Stored items
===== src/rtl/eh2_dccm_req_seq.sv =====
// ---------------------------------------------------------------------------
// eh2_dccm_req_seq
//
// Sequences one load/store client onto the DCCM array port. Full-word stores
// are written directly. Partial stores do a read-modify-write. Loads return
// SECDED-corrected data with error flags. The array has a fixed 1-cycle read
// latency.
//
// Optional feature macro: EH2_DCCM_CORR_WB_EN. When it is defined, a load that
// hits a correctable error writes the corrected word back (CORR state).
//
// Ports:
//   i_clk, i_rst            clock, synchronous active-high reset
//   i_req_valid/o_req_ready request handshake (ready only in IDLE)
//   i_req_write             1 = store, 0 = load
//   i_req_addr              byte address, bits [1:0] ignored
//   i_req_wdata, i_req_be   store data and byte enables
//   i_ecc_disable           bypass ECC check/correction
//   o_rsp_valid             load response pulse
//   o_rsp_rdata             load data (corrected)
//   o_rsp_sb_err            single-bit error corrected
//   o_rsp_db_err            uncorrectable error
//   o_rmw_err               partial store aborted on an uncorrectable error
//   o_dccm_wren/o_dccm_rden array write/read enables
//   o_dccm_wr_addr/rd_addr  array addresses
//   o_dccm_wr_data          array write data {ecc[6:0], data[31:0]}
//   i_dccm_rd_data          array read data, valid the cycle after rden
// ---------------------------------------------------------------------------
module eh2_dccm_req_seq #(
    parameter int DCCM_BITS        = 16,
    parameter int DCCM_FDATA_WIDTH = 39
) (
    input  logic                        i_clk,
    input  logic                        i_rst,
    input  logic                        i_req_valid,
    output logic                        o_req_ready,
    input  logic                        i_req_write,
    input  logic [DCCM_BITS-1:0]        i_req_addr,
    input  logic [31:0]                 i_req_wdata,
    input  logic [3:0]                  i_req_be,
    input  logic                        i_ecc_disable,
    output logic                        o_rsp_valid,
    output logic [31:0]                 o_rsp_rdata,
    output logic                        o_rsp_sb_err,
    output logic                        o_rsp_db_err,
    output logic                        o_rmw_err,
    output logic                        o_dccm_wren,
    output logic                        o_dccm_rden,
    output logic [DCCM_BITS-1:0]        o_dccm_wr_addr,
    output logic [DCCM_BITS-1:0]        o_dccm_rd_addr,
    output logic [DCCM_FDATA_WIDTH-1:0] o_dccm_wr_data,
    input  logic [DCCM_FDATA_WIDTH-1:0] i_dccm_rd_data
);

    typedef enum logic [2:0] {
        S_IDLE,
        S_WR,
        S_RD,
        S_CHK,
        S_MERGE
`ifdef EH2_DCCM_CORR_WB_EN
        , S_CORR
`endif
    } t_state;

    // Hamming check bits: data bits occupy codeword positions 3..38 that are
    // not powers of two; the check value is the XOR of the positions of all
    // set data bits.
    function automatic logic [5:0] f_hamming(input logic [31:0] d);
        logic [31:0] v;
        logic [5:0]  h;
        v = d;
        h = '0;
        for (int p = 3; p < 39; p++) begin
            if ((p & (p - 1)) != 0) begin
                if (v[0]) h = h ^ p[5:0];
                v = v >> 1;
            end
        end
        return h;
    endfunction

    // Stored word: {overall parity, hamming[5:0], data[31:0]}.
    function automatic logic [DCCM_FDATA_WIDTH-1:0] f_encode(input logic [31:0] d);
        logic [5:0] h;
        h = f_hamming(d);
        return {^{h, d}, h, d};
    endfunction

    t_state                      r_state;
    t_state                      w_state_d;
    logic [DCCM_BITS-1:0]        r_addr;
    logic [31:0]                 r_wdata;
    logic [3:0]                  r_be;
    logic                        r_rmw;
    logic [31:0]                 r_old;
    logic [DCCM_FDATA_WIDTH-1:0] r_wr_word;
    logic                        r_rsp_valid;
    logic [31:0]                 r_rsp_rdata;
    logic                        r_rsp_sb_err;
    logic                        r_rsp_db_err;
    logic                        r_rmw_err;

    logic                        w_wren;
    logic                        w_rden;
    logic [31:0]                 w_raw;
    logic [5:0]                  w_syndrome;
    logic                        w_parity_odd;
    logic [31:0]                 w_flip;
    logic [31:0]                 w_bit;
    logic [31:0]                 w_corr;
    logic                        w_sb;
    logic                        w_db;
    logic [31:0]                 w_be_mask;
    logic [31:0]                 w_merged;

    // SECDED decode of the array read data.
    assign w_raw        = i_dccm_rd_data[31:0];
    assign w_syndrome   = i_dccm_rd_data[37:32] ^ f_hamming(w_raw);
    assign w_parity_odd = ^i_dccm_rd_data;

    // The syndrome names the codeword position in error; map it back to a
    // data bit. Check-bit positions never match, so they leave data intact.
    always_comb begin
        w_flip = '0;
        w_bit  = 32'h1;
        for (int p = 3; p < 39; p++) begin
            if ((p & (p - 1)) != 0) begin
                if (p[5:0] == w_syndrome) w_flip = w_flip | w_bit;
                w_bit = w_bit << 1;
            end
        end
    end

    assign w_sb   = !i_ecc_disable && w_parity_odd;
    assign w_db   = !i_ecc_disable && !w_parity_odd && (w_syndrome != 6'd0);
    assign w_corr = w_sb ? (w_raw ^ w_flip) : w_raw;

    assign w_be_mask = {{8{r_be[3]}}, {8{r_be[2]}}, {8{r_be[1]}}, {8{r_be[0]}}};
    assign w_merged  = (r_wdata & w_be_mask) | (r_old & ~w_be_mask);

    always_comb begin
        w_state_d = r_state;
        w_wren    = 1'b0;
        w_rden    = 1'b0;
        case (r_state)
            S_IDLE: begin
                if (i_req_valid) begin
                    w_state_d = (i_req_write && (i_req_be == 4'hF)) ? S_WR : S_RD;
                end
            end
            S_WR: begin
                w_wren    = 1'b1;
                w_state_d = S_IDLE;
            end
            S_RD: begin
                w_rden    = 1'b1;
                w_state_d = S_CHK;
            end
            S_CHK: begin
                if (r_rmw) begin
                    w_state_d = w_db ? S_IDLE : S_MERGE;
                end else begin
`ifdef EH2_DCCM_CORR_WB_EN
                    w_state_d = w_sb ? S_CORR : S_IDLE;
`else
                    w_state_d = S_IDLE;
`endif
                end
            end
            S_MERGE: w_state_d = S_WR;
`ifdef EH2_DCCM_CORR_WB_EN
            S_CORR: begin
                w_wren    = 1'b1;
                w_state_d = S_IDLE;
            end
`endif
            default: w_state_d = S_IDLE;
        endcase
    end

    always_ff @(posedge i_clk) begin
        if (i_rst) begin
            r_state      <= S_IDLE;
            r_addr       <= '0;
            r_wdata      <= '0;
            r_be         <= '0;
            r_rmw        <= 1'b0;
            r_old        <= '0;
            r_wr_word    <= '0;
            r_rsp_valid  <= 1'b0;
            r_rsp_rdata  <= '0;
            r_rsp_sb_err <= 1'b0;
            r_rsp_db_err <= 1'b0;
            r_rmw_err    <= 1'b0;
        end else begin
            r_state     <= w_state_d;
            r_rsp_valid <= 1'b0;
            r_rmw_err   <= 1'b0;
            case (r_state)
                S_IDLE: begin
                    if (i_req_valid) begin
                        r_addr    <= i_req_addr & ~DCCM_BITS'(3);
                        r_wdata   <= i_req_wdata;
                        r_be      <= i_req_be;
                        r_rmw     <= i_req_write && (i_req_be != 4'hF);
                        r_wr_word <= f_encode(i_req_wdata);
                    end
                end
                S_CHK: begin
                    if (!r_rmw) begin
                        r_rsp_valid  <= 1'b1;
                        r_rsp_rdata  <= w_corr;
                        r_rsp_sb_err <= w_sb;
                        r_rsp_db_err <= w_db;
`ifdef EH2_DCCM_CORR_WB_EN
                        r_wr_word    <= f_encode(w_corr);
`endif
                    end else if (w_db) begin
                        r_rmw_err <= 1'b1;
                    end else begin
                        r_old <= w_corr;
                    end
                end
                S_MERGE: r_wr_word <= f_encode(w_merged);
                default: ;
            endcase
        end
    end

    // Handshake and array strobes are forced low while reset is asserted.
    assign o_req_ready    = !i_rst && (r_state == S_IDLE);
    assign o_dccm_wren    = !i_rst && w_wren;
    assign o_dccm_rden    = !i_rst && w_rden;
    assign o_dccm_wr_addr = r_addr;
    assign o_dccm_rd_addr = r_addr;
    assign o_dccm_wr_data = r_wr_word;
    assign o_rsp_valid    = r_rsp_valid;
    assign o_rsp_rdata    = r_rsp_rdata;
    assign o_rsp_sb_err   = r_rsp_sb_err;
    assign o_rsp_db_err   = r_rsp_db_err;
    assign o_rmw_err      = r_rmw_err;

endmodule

▸ **PROBLEM STATEMENT**
Please set down again, word for word, only the lines from the start of the entries through the line with "read-modify-write. Loads return", both ends included.

▸ **EXERCISE RESULT**
===== src/rtl/eh2_dccm_req_seq.sv =====
// ---------------------------------------------------------------------------
// eh2_dccm_req_seq
//
// Sequences one load/store client onto the DCCM array port. Full-word stores
// are written directly. Partial stores do a read-modify-write. Loads return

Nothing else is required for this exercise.